To further define the role of the activation of mTORC1 in TGF-β-induced EMT, we treated NMuMG and HaCaT cells with TGF-β to induce EMT, in the presence of rapamycin. While the cells did not increase in size and protein content, the inhibition of mTORC1 did not block the morphological changes associated with EMT. Accordingly, similar to cells in the absence of rapamycin, TGF-β induced cell shape changes, accompanied with cytoskeletal reorganization, dissolution of the junctions with delocalization of E-cadherin and zona occludens-1, and induction of mesenchymal markers such as fibronectin and N-cadherin. Besides the morphological and gene expression changes, EMT is accompanied by a change in cell behavior, specifically migration and invasion. However, when mTORC1 activity is blocked using rapamycin in cell culture, the cells that have undergone EMT do not show the increases in migration and invasion that normally accompany EMT [
Lamouille and Derynck, 2007]. Perhaps the increased protein synthesis that follows mTORC1 activation may participate in the enhanced expression of specific proteins that act directly or indirectly in cell migration and invasion, such as matrix metalloproteinases.

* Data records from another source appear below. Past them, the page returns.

==> src/rtl/traffic_conflict_monitor.sv <==
// Lamp safety stage: passes legal lamp patterns, blanks to all-red or flashes red on illegal ones.
// Latency 1 cycle (registered lamps); no backpressure, outputs are always live.
module traffic_conflict_monitor #(
    parameter int CONFLICT_CYC = 2,
    parameter int RECOVER_CYC  = 16,
    parameter int FLASH_HALF   = 8
) (
    input  logic       clk,
    input  logic       rst,
    input  logic       m_red,
    input  logic       m_green,
    input  logic       m_yellow,
    input  logic       s_red,
    input  logic       s_green,
    input  logic       s_yellow,
    input  logic       fault_clr,
    output logic       lm_red,
    output logic       lm_green,
    output logic       lm_yellow,
    output logic       ls_red,
    output logic       ls_green,
    output logic       ls_yellow,
    output logic       fault,
    output logic [2:0] fault_code
);

    typedef enum logic [1:0] {
        ST_CLEAR,
        ST_PASS,
        ST_PENDING,
        ST_FAULT
    } state_t;

    state_t     state, state_nxt;
    logic [3:0] bad_cnt, bad_cnt_nxt;
    logic [7:0] clean_cnt, clean_cnt_nxt;
    logic [7:0] flash_cnt, flash_cnt_nxt;
    logic       flash_on, flash_on_nxt;
    logic [2:0] code_nxt;
    logic [5:0] lamp_q, lamp_nxt;

    logic       conflict, multi, dark, bad;
    logic [2:0] cls;

    always_comb begin
        conflict = (m_green | m_yellow) & (s_green | s_yellow);
        multi    = (m_red & m_green) | (m_red & m_yellow) | (m_green & m_yellow)
                 | (s_red & s_green) | (s_red & s_yellow) | (s_green & s_yellow);
        dark     = ~(m_red | m_green | m_yellow) | ~(s_red | s_green | s_yellow);
        cls      = 3'd0;
        if (conflict)
            cls = 3'd1;
        else if (multi)
            cls = 3'd2;
        else if (dark)
            cls = 3'd3;
    end

    assign bad = (cls != 3'd0);

    always_comb begin
        state_nxt     = state;
        code_nxt      = fault_code;
        flash_cnt_nxt = flash_cnt;
        flash_on_nxt  = flash_on;

        if (!bad || state == ST_FAULT)
            bad_cnt_nxt = 4'd0;
        else if (bad_cnt != 4'(CONFLICT_CYC))
            bad_cnt_nxt = bad_cnt + 4'd1;
        else
            bad_cnt_nxt = bad_cnt;

        if (bad)
            clean_cnt_nxt = 8'd0;
        else if (clean_cnt != 8'(RECOVER_CYC))
            clean_cnt_nxt = clean_cnt + 8'd1;
        else
            clean_cnt_nxt = clean_cnt;

        // Fault latch outranks every other transition.
        if (state != ST_FAULT && bad && bad_cnt == 4'(CONFLICT_CYC - 1)) begin
            state_nxt     = ST_FAULT;
            code_nxt      = cls;
            flash_cnt_nxt = 8'd0;
            flash_on_nxt  = 1'b1;
        end else begin
            case (state)
                ST_PASS:    if (bad) state_nxt = ST_PENDING;
                ST_CLEAR: begin
                    if (bad)
                        state_nxt = ST_PENDING;
                    else if (clean_cnt == 8'(RECOVER_CYC - 1))
                        state_nxt = ST_PASS;
                end
                ST_PENDING: if (!bad) state_nxt = ST_CLEAR;
                default: begin
                    if (fault_clr && !bad && clean_cnt == 8'(RECOVER_CYC)) begin
                        state_nxt     = ST_CLEAR;
                        code_nxt      = 3'd0;
                        clean_cnt_nxt = 8'd0;
                    end else if (flash_cnt == 8'(FLASH_HALF - 1)) begin
                        flash_cnt_nxt = 8'd0;
                        flash_on_nxt  = ~flash_on;
                    end else begin
                        flash_cnt_nxt = flash_cnt + 8'd1;
                    end
                end
            endcase
        end

        // Lamps follow the next state so an illegal request never reaches them.
        case (state_nxt)
            ST_PASS:  lamp_nxt = {m_red, m_green, m_yellow, s_red, s_green, s_yellow};
            ST_FAULT: lamp_nxt = {flash_on_nxt, 2'b00, flash_on_nxt, 2'b00};
            default:  lamp_nxt = 6'b100100;
        endcase
    end

    always_ff @(posedge clk or negedge rst) begin
        if (!rst) begin
            state      <= ST_CLEAR;
            bad_cnt    <= 4'd0;
            clean_cnt  <= 8'd0;
            flash_cnt  <= 8'd0;
            flash_on   <= 1'b0;
            lamp_q     <= 6'b100100;
            fault      <= 1'b0;
            fault_code <= 3'd0;
        end else begin
            state      <= state_nxt;
            bad_cnt    <= bad_cnt_nxt;
            clean_cnt  <= clean_cnt_nxt;
            flash_cnt  <= flash_cnt_nxt;
            flash_on   <= flash_on_nxt;
            lamp_q     <= lamp_nxt;
            fault      <= (state_nxt == ST_FAULT);
            fault_code <= code_nxt;
        end
    end

    assign {lm_red, lm_green, lm_yellow, ls_red, ls_green, ls_yellow} = lamp_q;

endmodule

Therefore, activation of mTORC1 downstream of PI3 kinase-Akt and in response to TGF-β contributes to EMT in 2 ways. While it mediates the increase in protein synthesis and cell size during EMT, mTORC1 activity is also essential for the increased motility and invasion of cells that have undergone EMT. Since increased invasion plays a key role in cancer progression toward metastasis, these results highlight a role for Akt-mTOR signaling in cancer progression, independent of cell proliferation regulation. Therefore, rapamycin analogs or other inhibitors of mTOR activity may aid in preventing invasion, cancer progression and metastasis. In line with our observations, rapamycin has been found to inhibit the downregulation of E-cadherin expression in mesothelial cells that undergo TGF-β-induced EMT [
Aguilera et al., 2005], and to block motility in some other cell models [
Liu et al., 2006;
Gulati et al., 2009]. On the other hand, the rapamycin-insensitive mTORC2 is believed to play a role in cytoskeleton arrangement through the regulation of Rho, Rac and protein kinase Cα activities [
Jacinto et al., 2004;
Sarbassov et al., 2004]. Therefore, it is conceivable that this complex could be involved in the process of actin cytoskeleton reorganization that occurs during TGF-β-induced EMT. Interestingly, decreased activity of mTORC2 inhibits the migratory behavior of breast cancer cells [
Qiao et al., 2007]. Additional studies will be needed to decipher a possible implication of mTORC2 in EMT and the mechanisms that regulate its activation.